Olga Frycz wdała się w romans z mężem Ilony Ostrowskiej. "To jest dla mnie rzecz haniebna"
Olga Frycz w rozmowie z Żurnalistą wspominała swój związek z dużo starszym mężczyzną. Choć nie wymieniła go z imienia i nazwiska, nietrudno domyślić się, że chodzi o byłego męża Ilony Ostrowskiej.
Aktorka zdradziła, że była bardzo zakochana. To, w jej przekonaniu, jedyne wytłumaczenie decyzji o związaniu się z Jackiem Borcuchem, którą dziś uważa za fatalny błąd. Gwiazda nie ukrywała, że bardzo tego żałuje.
Olga Frycz spotykała się z mężem Ilony Ostrowskiej
Olga Frycz poznała Jacka Borcucha w 2008 r. na planie filmu “Wszystko, co kocham”. Szybko zakochała się w starszym o 19 lat mężczyźnie, sama będąc 23-latką. Na drodze ich miłości stanęła jednak znacząca przeszkoda - reżyser był żonaty .
Mężczyzna od czterech lat był mężem aktorki Ilony Ostrowskiej . Dla swojej nowej ukochanej postanowił jednak porzucić związek. Wkrótce doszło do rozwodu, o którym rozpisywały się media.
Związek Olgi Frycz i Jacka Borcucha nie przetrwał jednak próby czasu. Dziś tworzą swoją przyszłość oddzielnie, co więcej - gwiazda “80 milionów” bardzo żałuje dziś swojej relacji ze starszym mężczyzną .
Olga Frycz nie wiedziała o Ilonie Ostrowskiej?
W rozmowie z Żurnalistą, Olga Frycz opowiadała o starszym partnerze, nie wymieniając go jednak z imienia i nazwiska . Łatwo domyślić się jednak, o kogo chodzi. Co ciekawe, opowiadając o początkach związku, aktorka wyznała, że nie wiedziała, że jej ukochany jest żonaty.

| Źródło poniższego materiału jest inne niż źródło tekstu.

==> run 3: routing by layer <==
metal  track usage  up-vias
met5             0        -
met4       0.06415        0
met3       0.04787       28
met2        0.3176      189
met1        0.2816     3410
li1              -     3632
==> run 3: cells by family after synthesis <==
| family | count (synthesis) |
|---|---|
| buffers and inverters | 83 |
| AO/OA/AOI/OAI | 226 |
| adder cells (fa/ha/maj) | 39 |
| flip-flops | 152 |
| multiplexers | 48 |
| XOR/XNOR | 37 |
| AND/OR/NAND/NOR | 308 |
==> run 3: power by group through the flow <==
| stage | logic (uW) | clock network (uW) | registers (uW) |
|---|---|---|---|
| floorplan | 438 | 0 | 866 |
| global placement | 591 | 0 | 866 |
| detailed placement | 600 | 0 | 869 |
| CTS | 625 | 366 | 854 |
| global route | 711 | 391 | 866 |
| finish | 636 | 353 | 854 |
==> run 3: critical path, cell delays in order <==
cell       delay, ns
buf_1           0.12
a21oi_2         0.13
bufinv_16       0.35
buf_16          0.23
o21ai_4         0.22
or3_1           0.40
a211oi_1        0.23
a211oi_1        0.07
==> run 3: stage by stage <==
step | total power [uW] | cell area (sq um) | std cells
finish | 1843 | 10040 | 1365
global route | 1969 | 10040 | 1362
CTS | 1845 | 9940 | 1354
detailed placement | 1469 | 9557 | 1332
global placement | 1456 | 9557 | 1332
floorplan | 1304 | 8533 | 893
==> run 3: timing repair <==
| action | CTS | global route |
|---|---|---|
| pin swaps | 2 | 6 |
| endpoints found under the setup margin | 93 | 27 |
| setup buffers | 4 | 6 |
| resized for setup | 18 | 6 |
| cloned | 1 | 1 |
What follows belongs to an exercise in optimizing a design on an open flow for small area, a short achievable clock period and few clock cycles per item; a production flow would make more cautious choices.
RTL that was checked went through simulation tests only; none was proved equivalent to the original.
Power and IR drop assume default switching activity.

== JK ==
==> flow/design.v (excerpt) <==
module mvuTop (
	input logic clk,
	input logic rst,
	input logic wWe,
	input logic [6:0] wAddr,
	input logic [3:0] wData,
	input logic aWe,
	input logic [1:0] aFold,
	input logic [15:0] aData,
	input logic runReq,
	output logic runAck,
	output logic resReq,
	input logic resAck,
	output logic [63:0] resData
);
	localparam int AW = 12;   
	typedef enum logic [2:0] {
		Idle,      
		Start,     
		Res0,      
		Wait0,     
		Res1,      
		Done       
	} state_e;
	state_e state;
	logic [511:0] wmem;     
	logic [15:0] act [4];
	logic [3:0] fresh;      
	logic dirty;            
	logic wWeQ;             
	logic [7:0] wRowQ;      
	logic [15:0] wColQ;     
	logic wHiQ;             
	logic [1:0] wFoldQ;     
	logic [3:0] wDataQ;
	logic start;            
	logic passing;          
	logic pg;
	logic [1:0] cnt;
	logic lastMac;          
	logic lastG;            
	logic g0Done;           
	logic g1Done;           
	logic zacc;             
	logic endRun;
	logic ldEn;             
	logic ldG;
	logic [1:0] ldF;
	logic [63:0] wsel;      
	logic [15:0] fa;        
	logic [AW-1:0] sAcc [4];
	logic [AW-1:0] cAcc [4];
	logic [AW-1:0] sIn [4];
	logic [AW-1:0] cIn [4];
	logic [AW-1:0] sNext [4];
	logic [AW-1:0] cNext [4];
	logic [AW-1:0] ySum [4];
	logic [AW-1:0] res [4];
	always_ff @(posedge clk) begin
		if (rst) wWeQ <= 1'b0;
		else wWeQ <= wWe;
		for (int i = 0; i < 8; i++) wRowQ[i] <= (wAddr[6:4] == 3'(i));
		for (int i = 0; i < 16; i++) wColQ[i] <= (wAddr[3:0] == 4'(i));
		wHiQ <= wAddr[6];
		wFoldQ <= wAddr[3:2];
		wDataQ <= wData;
	end
	always_ff @(posedge clk) begin
		for (int i = 0; i < 128; i++) begin
			if (wWeQ && wRowQ[i/16] && wColQ[i%16]) wmem[i*4 +: 4] <= wDataQ;
		end
	end
	always_ff @(posedge clk) begin
		if (aWe) act[aFold] <= aData;
	end
	assign start = (state == Idle) && runReq && !resAck && !wWeQ;
	assign endRun = (state == Done) && !runReq;
	always_comb begin
		if (aWe) begin
			ldG = 1'b0;
			ldF = aFold;
		end else if (passing) begin
			ldG = pg;
			ldF = cnt;
		end else begin
			ldG = !dirty;   
			ldF = 2'd0;
		end
	end
	assign ldEn = passing || start;
	always_ff @(posedge clk) begin
  ...
Size: about 100 I/O pins, ~43,000 um^2 of cells after synthesis.
clock: 6.0 ns
lec_check: 0
abc_area: 1
cap_margin: 20
core_margin: 2
core_utilization: 40
cts_buf_list: sky130_fd_sc_hd__clkbuf_4 sky130_fd_sc_hd__clkbuf_8
cts_cluster_size: 30
setup_slack_margin: 3.5
slew_margin: 20
tns_end_percent: 100
standard.sh (not shown) runs the stock make flow with config.mk's settings and CLKGATE_MAP_FILE= SYNTH_SCRIPT=/design/flow/synth_recipe.tcl, a recipe that flattens the netlist after the stock synthesis.
==> flow/flow/run.sh <==
#!/bin/bash
# The standard ORFS layout (standard.sh), with one change: synthesis maps
# adders through ABC instead of extracting them into the platform's full and
# half adder cells (ADDER_MAP_FILE empty). Everything else, including the
# registers synthesis makes, is the standard flow's.
set -euo pipefail
bash standard.sh ADDER_MAP_FILE= synth > synth.log 2>&1
bash standard.sh ADDER_MAP_FILE= finish > layout.log 2>&1
Changes in MS relative to JK:
--- a/flow/design.v
+++ b/flow/design.v
@@ -77,18 +77,20 @@
 	logic [15:0] fa;        
 	logic [AW-1:0] sAcc [4];
 	logic [AW-1:0] cAcc [4];
 	logic [AW-1:0] sIn [4];
 	logic [AW-1:0] cIn [4];
 	logic [AW-1:0] sNext [4];
 	logic [AW-1:0] cNext [4];
 	logic [AW-1:0] ySum [4];
 	logic [AW-1:0] res [4];
+	logic [3:0] resSgnA;
+	logic [3:0] resSgnB;
 	always_ff @(posedge clk) begin
 		if (rst) wWeQ <= 1'b0;
 		else wWeQ <= wWe;
 		for (int i = 0; i < 8; i++) wRowQ[i] <= (wAddr[6:4] == 3'(i));
 		for (int i = 0; i < 16; i++) wColQ[i] <= (wAddr[3:0] == 4'(i));
 		wHiQ <= wAddr[6];
 		wFoldQ <= wAddr[3:2];
 		wDataQ <= wData;
 	end
@@ -1095,16 +1097,27 @@
 	assign a3p0_10 = a3p8_10 & a3p0_7;
 	assign a3g0_11 = a3g8_11 | (a3p8_11 & a3g0_7);
 	assign a3p0_11 = a3p8_11 & a3p0_7;
 	assign ySum[3] = {a3p11_11 ^ a3g0_10, a3p10_10 ^ a3g0_9, a3p9_9 ^ a3g0_8, a3p8_8 ^ a3g0_7, a3p7_7 ^ a3g0_6, a3p6_6 ^ a3g0_5, a3p5_5 ^ a3g0_4, a3p4_4 ^ a3g0_3, a3p3_3 ^ a3g0_2, a3p2_2 ^ a3g0_1, a3p1_1 ^ a3g0_0, a3p0_0};
 	always_ff @(posedge clk) begin
 		if (takeRes) begin
 			for (int p = 0; p < 4; p++) res[p] <= ySum[p];
 		end
 	end
+	always_ff @(posedge clk) begin
+		if (rst) begin
+			resSgnA <= '0;
+			resSgnB <= '1;
+		end else if (takeRes) begin
+			for (int p = 0; p < 4; p++) begin
+				resSgnA[p] <= ySum[p][AW-1];
+				resSgnB[p] <= ySum[p][AW-1];
+			end
+		end
+	end
 	always_comb begin
 		for (int p = 0; p < 4; p++) begin
-			resData[p*16 +: 16] = {{(16-AW){res[p][AW-1]}}, res[p]};
+			resData[p*16 +: 16] = {resSgnB[p], resSgnA[p], resSgnA[p], res[p][AW-1], res[p]};
 		end
 	end
 endmodule
 `default_nettype wire
--- outcome ---
- Instance area after placement ended up about 0.8% higher on MS than on JK.
- Utilization after layout: JK vs MS — no meaningful difference
- Switching power share of the total: JK vs MS, no meaningful difference
- Taking JK as the reference point, the overall power of MS rises by about 1%.
- In MS, fraction of standard cell area that is sequential is lower than in JK.
- Number of logic inverters in the finished layout (MS vs. JK) increases by a few percent
- Compared MS vs JK, and layout overhead on the synthesized area is up in MS.
- The lower maximum single-stage delay on the critical path came out of MS.
Testbench counts of MS, summed over its fixed seeds: cycles 3,072, runs 256.
For JK, only the layout was checked, not whether the RTL still works.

Dziś nie ukrywa, że to, że nie wycofała się wówczas z tej relacji, było ogromnym błędem. W gorzkich słowach opisywała reakcję opinii publicznej, z którą musiała się wówczas mierzyć. - To jest dla mnie rzecz haniebna, już teraz wiem, że nigdy więcej bym się w taką sytuację nie wplątała , natomiast wytłumaczeniem była miłość. Mnie się dostało najbardziej, bo zawsze dostaje się młodym dziewczynom. Ja byłam złem wcielonym - stwierdziła artystka.
Miłość ukrywana
Olga Frycz zdradziła, że podczas jej związku, dochodziło do wielu niezręczności . Zdarzało się, że podczas wspólnych wyjść, para musiała udawać, że nie jest ze sobą w związku. To było dla niej druzgocące.
Dziś 36-letnia aktorka jest znacznie dojrzalsza i wie, że nie zdecydowałaby się na podobny krok, gdyby mogła przenieść się w czasie. - Sytuacja była bardzo nieprzyjemna i to jest taka rzecz, która leży mi na sercu i czuję, że to nie było dobre zachowanie . Z perspektywy czasu wiem o tym, że nie powinnam wchodzić w tę relację - nie kryła gwiazda.